Hurricane Ida seen from the International Space Station (Credit: NASA)

The 2021 Atlantic hurricane season began with a bang for the residents of Louisiana. On August 29, 2021, the Gulf Coast state was battered by Hurricane Ida, a powerful Category 4 storm that officials believe was the strongest to hit the area in 165 years. To make matters worse, Ida arrived on the sixteenth anniversary of the devastating Hurricane Katrina and made landfall twice.

The powerful storm, which packed 150mph winds, first blew ashore at Port Fourchon, a major oil hub less than 100 miles from New Orleans. The area, which had been evacuated before the hurricane hit, is a docking site for multi-million-dollar ships that supply and support about 90% of the Gulf's platforms and rigs. They produce about 15% of the nation’s crude oil and 5% of its natural gas. Two hours later, Ida ripped through Lafourche Parish, a county with about 100,000 residents.

Ida, which is heading towards southwestern Mississippi, has now been downgraded to a tropical depression. However, it has caused extensive flooding and damage across southern Louisiana. On Monday, officials sent out rescue boats, high water vehicles, and helicopters to rescue the thousands of residents stranded in their attics or rooftops by the high water levels. Over a million residents are currently without power.

In New Orleans, the storm ripped off awnings, caused buildings to sway, and flooded many streets. It also damaged the eight transmission lines that deliver the city's power, leaving residents in the dark. The power outage is also impacting the operation of sewer pumping stations. The local utility company says it will take a few days to determine the extent of the damage to the electricity grid and probably a few weeks to restore service to all.

The levee system protected New Orleans from extensive flooding (Credit: Army Corp of Engineers)

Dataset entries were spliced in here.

What follows belongs to an exercise in optimizing a design on an open flow for small area, a short achievable clock period and few clock cycles per item; a production flow would make more cautious choices.
Where RTL was checked, it was by simulation tests only, not by an equivalence proof against the original.
Only the layout flow was run in run 1; the RTL was not checked for function there.
No activity file was given, so power comes from the tool's default toggle rates.

File: design/flow/config.mk
export PLATFORM = sky130hd
export DESIGN_NAME = seq_index
export DESIGN_NICKNAME = seq_index
export VERILOG_FILES = /design/flow/design.v
export SDC_FILE = /design/flow/constraint.sdc
export NUM_CORES = 4
export LEC_CHECK = 0
export CAP_MARGIN = 20
export CORE_MARGIN = 2
export CORE_UTILIZATION = 40
export SLEW_MARGIN = 20
File: design/flow/constraint.sdc
create_clock -name core_clock -period 16.0 [get_ports {clk}]
set_input_delay 3.2000 -clock core_clock [delete_from_list [all_inputs] [get_ports {clk}]]
set_output_delay 3.2000 -clock core_clock [all_outputs]
set_load 0.01 [all_outputs]
File: design/flow/design.v
module si_step #(parameter WR = 32, WM = 32, WX = 34) (
    input  wire [WR-1:0] r,
    input  wire [WM-1:0] c,
    input  wire          da,
    input  wire          db,
    input  wire [WM-1:0] m,
    output wire [WR-1:0] rn,
    output wire [1:0]    q
);
    wire [WX-1:0] a  = {{(WX-WR-1){1'b0}}, r, da};
    wire [WX-1:0] b  = {{(WX-WM){1'b0}}, c};
    wire [WX-1:0] n1 = ~{{(WX-WM){1'b0}}, m};
    wire [WX-1:0] n2 = ~{{(WX-WM-1){1'b0}}, m, 1'b0};
    wire [WX-1:0] s1 = a ^ b ^ n1;
    wire [WX-1:0] k1 = (a & b) | (a & n1) | (b & n1);
    wire [WX-1:0] s2 = a ^ b ^ n2;
    wire [WX-1:0] k2 = (a & b) | (a & n2) | (b & n2);
    wire [WX-1:0] x  = a + b + db;
    wire [WX-1:0] y1 = s1 + {k1[WX-2:0], 1'b1} + db;    
    wire [WX-1:0] y2 = s2 + {k2[WX-2:0], 1'b1} + db;    
    assign q  = !y2[WX-1] ? 2'd2 : !y1[WX-1] ? 2'd1 : 2'd0;
    assign rn = !y2[WX-1] ? y2[WR-1:0] : !y1[WX-1] ? y1[WR-1:0] : x[WR-1:0];
endmodule
module si_step1 (
    input  wire [14:0] r,
    input  wire [15:0] c,
    input  wire        off,
    output wire [14:0] rn,
    output wire [1:0]  q
);
    wire [17:0] a  = {2'b0, r, 1'b0};
    wire [17:0] b  = {2'b0, c};
    wire [17:0] n0 = off ? ~18'd22050 : ~18'd0;
    wire [17:0] n1 = off ? ~18'd44100 : ~18'd22050;
    wire [17:0] n2 = off ? ~18'd66150 : ~18'd44100;
    wire [17:0] s0 = a ^ b ^ n0;
    wire [17:0] k0 = (a & b) | (a & n0) | (b & n0);
    wire [17:0] s1 = a ^ b ^ n1;
    wire [17:0] k1 = (a & b) | (a & n1) | (b & n1);
    wire [17:0] s2 = a ^ b ^ n2;
    wire [17:0] k2 = (a & b) | (a & n2) | (b & n2);
    wire [17:0] y0 = s0 + {k0[16:0], 1'b1};    
    wire [17:0] y1 = s1 + {k1[16:0], 1'b1};    
    wire [17:0] y2 = s2 + {k2[16:0], 1'b1};    
    assign q  = !y2[17] ? 2'd2 : !y1[17] ? 2'd1 : 2'd0;
    assign rn = !y2[17] ? y2[14:0] : !y1[17] ? y1[14:0] : y0[14:0];
endmodule
module si_fast (
    input  wire [15:0] r,
    input  wire [3:0]  v,
    output wire [15:0] rn,
    output wire        ge,
    output reg  [4:0]  q
);
    reg  [13:0] t;
    reg  [15:0] sub, sub1;
    integer j;
    always @* begin
        t = 14'd0;
        for (j = 0; j < 16; j = j + 1)
            if (v == j) t = j * 907;
        q = 5'd0;
        sub = 16'd0;
        sub1 = 16'd22050;
        for (j = 0; j < 128; j = j + 1)
            if (r[15:9] == j) begin
                q    = (j * 8192) / 22050;
                sub  = ((j * 8192) / 22050) * 22050;
                sub1 = ((j * 8192) / 22050) * 22050 + 22050;
            end
    end
    wire [15:0] a  = {r[11:0], 4'd0};
    wire [15:0] b  = {2'd0, t};
    wire [15:0] n  = ~sub;
    wire [15:0] s  = a ^ b ^ n;
    wire [15:0] k  = (a & b) | (a & n) | (b & n);
    wire [15:0] d  = s + {k[14:0], 1'b1};
    wire [15:0] n1 = ~sub1;
    wire [15:0] s1 = a ^ b ^ n1;
    wire [15:0] k1 = (a & b) | (a & n1) | (b & n1);
    wire [15:0] d1 = s1 + {k1[14:0], 1'b1};
    assign rn = d;
    assign ge = ~d1[15];
endmodule
module seq_index (
    input  wire        clk,
    input  wire        rst,
    input  wire        in_valid,
    output wire        in_ready,
    input  wire [31:0] in_block,
    input  wire [31:0] in_num,
    input  wire [31:0] in_den,
    input  wire [12:0] in_len,
    output wire        out_valid,
    input  wire        out_ready,
    output wire [11:0] out_index
);
    reg         rdy;                   
    reg         ov;                    
    reg  [11:0] oidx;
    reg         busy1;                 
    reg         fast;                  
    reg  [5:0]  pos;                   
    reg         started;               
    reg  [31:0] scan;                  
    reg  [15:0] c1, r1;                 
    wire        e = (c1 >= 16'd22050);   
    reg  [31:0] c2, r2;                
    reg  [11:0] c3, M;
    reg  [31:0] den;
    reg  [12:0] len, len3;            
    reg         t2v, t2ph, t2sw, t2fin, t2b, t2f, t2e, t2g;
    reg  [1:0]  t2d;
    reg  [4:0]  t2q;
    reg         t3v, t3ph, t3sw, t3fin, t3b;
    reg  [1:0]  t3d;
    wire stall = t3v & t3fin & ov;
    wire        ph1     = pos[5];
    wire        fa      = fast & ~ph1;                
    wire [4:0]  ppos    = pos[4:0];
    wire        z16     = (scan[31:16] == 16'd0);
    wire        z8      = (scan[31:24] == 8'd0);
    wire        can16   = ~started & z16 & (ppos <= 5'd16);
    wire        can8    = ~started & z8  & (ppos <= 5'd24);
    wire        can4    = ~started & (scan[31:28] == 4'd0) & (ppos <= 5'd28);
    wire        skip    = can16 | can8 | can4;
    wire [5:0]  inc     = can16 ? 6'd16 : can8 ? 6'd8 : (can4 | fa) ? 6'd4 : 6'd1;
    wire [5:0]  pos_n   = pos + inc;
    wire        sw1     = (pos_n[5] != pos[5]);       
    wire        fin1    = sw1 & ph1;
    wire [14:0] s1r;
    wire [15:0] f1r;
    wire        f1ge;
    wire [1:0]  s1d;
    wire [4:0]  f1q;
    si_step1 u1 (.r(r1[14:0]), .c(scan[31] ? c1 : 16'd0), .off(scan[31] & e),
                 .rn(s1r), .q(s1d));
    si_fast uf (.r(r1), .v(scan[31:28]), .rn(f1r), .ge(f1ge), .q(f1q));
    wire [15:0] r1_n = fa ? f1r : {1'b0, s1r};
    wire [31:0] s2r;
    wire [1:0]  s2d;
    si_step #(.WR(32), .WM(32), .WX(34)) u2 (
        .r(r2), .c((t2g ? c2 : 32'd0) | {27'd0, t2q}),
        .da(t2d[1] | t2e), .db(t2d[1] | t2d[0]), .m(den),
        .rn(s2r), .q(s2d));
    wire [4:0]  acc_lo  = {1'b0, r2[3:0]} + {1'b0, t2q[4:1]};
    wire [23:0] acc_hi  = r2[27:4] + acc_lo[4];
    wire [31:0] acc     = {acc_hi, acc_lo[3:0], t2q[0], 3'd0};
    wire        t2acc   = t2f & ~t2sw;               
    wire [11:0] s3r;
    si_step #(.WR(12), .WM(13), .WX(15)) u3 (
        .r(M), .c((t3b & t3ph) ? {1'b0, c3} : 13'd0),
        .da(t3d[1]), .db(t3d[1] | t3d[0]), .m(len3),
        .rn(s3r), .q());
    wire fin3    = t3v & t3fin & ~ov;           
    wire busy1_n = rdy ? in_valid : (busy1 & ~fin1);
    wire t2v_n   = busy1;
    wire t3v_n   = stall ? t3v : t2v;
    wire t3fin_n = stall ? t3fin : t2fin;
    wire ov_n    = fin3 | (ov & ~out_ready);
    wire t2fin_n = busy1 & fin1;
    wire rdy_n   = ~busy1_n &
                   ((~t2v_n & (~t3v_n | (t3fin_n & ~ov_n))) |
                    (t2v_n & t2fin_n & ~ov_n & ~(t3v_n & t3fin_n)));
    wire fast_in = (in_den[31:26] != 6'd0) |
                   ((in_num[31:28] == 4'd0) & (in_den[31:22] != 10'd0)) |
                   ((in_num[31:24] == 8'd0) & (in_den[31:18] != 14'd0)) |
                   ((in_num[31:20] == 12'd0) & (in_den[31:14] != 18'd0)) |
                   ((in_num[31:16] == 16'd0) & (in_den[31:10] != 22'd0));
    always @(posedge clk) begin
        if (rst) begin
            rdy   <= 1'b1;
            ov    <= 1'b0;
            busy1 <= 1'b0;
            t2v   <= 1'b0;
            t3v   <= 1'b0;
        end else begin
            rdy   <= rdy_n;
            ov    <= ov_n;
            busy1 <= busy1_n;
            t2v   <= t2v_n;
            t3v   <= t3v_n;
        end
    end
    always @(posedge clk) begin
        if (fin3) oidx <= s3r;
        if (!stall) begin
            M     <= (~t3v | t3sw) ? 12'd0 : s3r;
            t3ph  <= t2v & t2ph;
            t3sw  <= t2sw;
            t3fin <= t2fin;
            t3b   <= t2v & t2b;
            t3d   <= (t2v & ~t2acc) ? s2d : 2'd0;
        end
        if (t3v & t3sw & ~t3fin) c3 <= s3r;
        r2 <= (~t2v | t2sw) ? 32'd0 : t2acc ? acc : s2r;
        if (t2v & t2sw & ~t2fin) c2 <= s2r;
        len3  <= len;
        t2ph  <= busy1 & ph1;
        t2sw  <= busy1 & sw1;
        t2fin <= busy1 & fin1;
        t2b   <= busy1 & ~fa & scan[31];
        t2d   <= (busy1 & ~fa) ? s1d : 2'd0;
        t2f   <= busy1 & fa;
        t2q   <= (busy1 & fa) ? f1q : 5'd0;
        t2e   <= busy1 & fa & sw1 & f1ge;
        t2g   <= busy1 & ph1 & scan[31];
        pos   <= pos_n;
        scan  <= sw1   ? c2 :
                 can16 ? {scan[15:0], 16'd0} :
                 can8  ? {scan[23:0], 8'd0} :
                 (can4 | fa) ? {scan[27:0], 4'd0} :
                         {scan[30:0], 1'b0};
        r1    <= sw1 ? 16'd0 : r1_n;
        if (~skip) started <= 1'b1;
        if (sw1) begin
            started <= 1'b0;
            c1      <= r1_n;
        end
        if (rdy) begin
            fast    <= fast_in;
            pos     <= 6'd0;
            started <= 1'b0;
            scan    <= in_num;
            c2      <= in_block;
            c1      <= 16'd907;
            r1      <= 16'd0;
            r2      <= 32'd0;
            den     <= in_den;
            len     <= in_len;
        end
    end
    assign in_ready  = rdy;
    assign out_valid = ov;
    assign out_index = oidx;
endmodule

Extensive as the damage is, things would have been even worse without the protection of Louisiana's new $14 billion levee system. Built by the U.S. Army Corps of Engineers and other agencies, the 133-mile protection perimeter around the New Orleans metro area prevented the extensive flooding experienced during Hurricane Katrina.

In a press conference on Monday, Louisiana Gov. John Bel Edwards said, “The one good news here, the good news this morning anyway, all of our levee systems performed extremely well, especially the hurricane risk reduction system around New Orleans and even non-federal levees in Lafourche, Terrebonne parish performed extremely well.”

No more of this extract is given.